Find "path endpoint** m2_ash[2]" in the data, then restate the line it sits in and every later line word for word, ending with the last line.
───
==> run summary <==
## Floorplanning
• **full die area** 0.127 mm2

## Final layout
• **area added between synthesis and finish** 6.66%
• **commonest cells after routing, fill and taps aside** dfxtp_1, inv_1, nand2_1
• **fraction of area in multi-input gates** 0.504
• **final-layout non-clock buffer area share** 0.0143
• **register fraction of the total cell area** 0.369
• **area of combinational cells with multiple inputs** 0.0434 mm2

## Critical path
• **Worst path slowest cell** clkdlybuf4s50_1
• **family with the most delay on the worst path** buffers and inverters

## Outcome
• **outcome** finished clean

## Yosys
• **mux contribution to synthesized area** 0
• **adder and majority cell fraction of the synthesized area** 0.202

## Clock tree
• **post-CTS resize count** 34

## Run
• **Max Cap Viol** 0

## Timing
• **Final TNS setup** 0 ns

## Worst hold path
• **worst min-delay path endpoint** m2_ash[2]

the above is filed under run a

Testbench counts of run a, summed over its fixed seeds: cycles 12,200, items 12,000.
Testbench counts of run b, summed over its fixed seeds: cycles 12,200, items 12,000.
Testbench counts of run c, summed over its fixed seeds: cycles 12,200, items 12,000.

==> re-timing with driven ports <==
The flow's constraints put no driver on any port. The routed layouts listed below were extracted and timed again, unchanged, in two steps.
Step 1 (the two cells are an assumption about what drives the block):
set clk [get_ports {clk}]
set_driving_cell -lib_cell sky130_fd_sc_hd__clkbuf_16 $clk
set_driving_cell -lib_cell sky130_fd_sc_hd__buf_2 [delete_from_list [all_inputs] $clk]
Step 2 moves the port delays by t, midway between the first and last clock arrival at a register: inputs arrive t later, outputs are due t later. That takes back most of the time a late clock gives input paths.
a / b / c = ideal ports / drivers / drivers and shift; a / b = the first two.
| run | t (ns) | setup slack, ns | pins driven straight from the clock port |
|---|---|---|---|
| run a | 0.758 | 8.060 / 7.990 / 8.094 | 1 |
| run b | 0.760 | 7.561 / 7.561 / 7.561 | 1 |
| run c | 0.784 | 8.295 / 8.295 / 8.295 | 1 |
───
### Your solution
• **worst min-delay path endpoint** m2_ash[2]

the above is filed under run a

Testbench counts of run a, summed over its fixed seeds: cycles 12,200, items 12,000.
Testbench counts of run b, summed over its fixed seeds: cycles 12,200, items 12,000.
Testbench counts of run c, summed over its fixed seeds: cycles 12,200, items 12,000.

==> re-timing with driven ports <==
The flow's constraints put no driver on any port. The routed layouts listed below were extracted and timed again, unchanged, in two steps.
Step 1 (the two cells are an assumption about what drives the block):
set clk [get_ports {clk}]
set_driving_cell -lib_cell sky130_fd_sc_hd__clkbuf_16 $clk
set_driving_cell -lib_cell sky130_fd_sc_hd__buf_2 [delete_from_list [all_inputs] $clk]
Step 2 moves the port delays by t, midway between the first and last clock arrival at a register: inputs arrive t later, outputs are due t later. That takes back most of the time a late clock gives input paths.
a / b / c = ideal ports / drivers / drivers and shift; a / b = the first two.
| run | t (ns) | setup slack, ns | pins driven straight from the clock port |
|---|---|---|---|
| run a | 0.758 | 8.060 / 7.990 / 8.094 | 1 |
| run b | 0.760 | 7.561 / 7.561 / 7.561 | 1 |
| run c | 0.784 | 8.295 / 8.295 / 8.295 | 1 |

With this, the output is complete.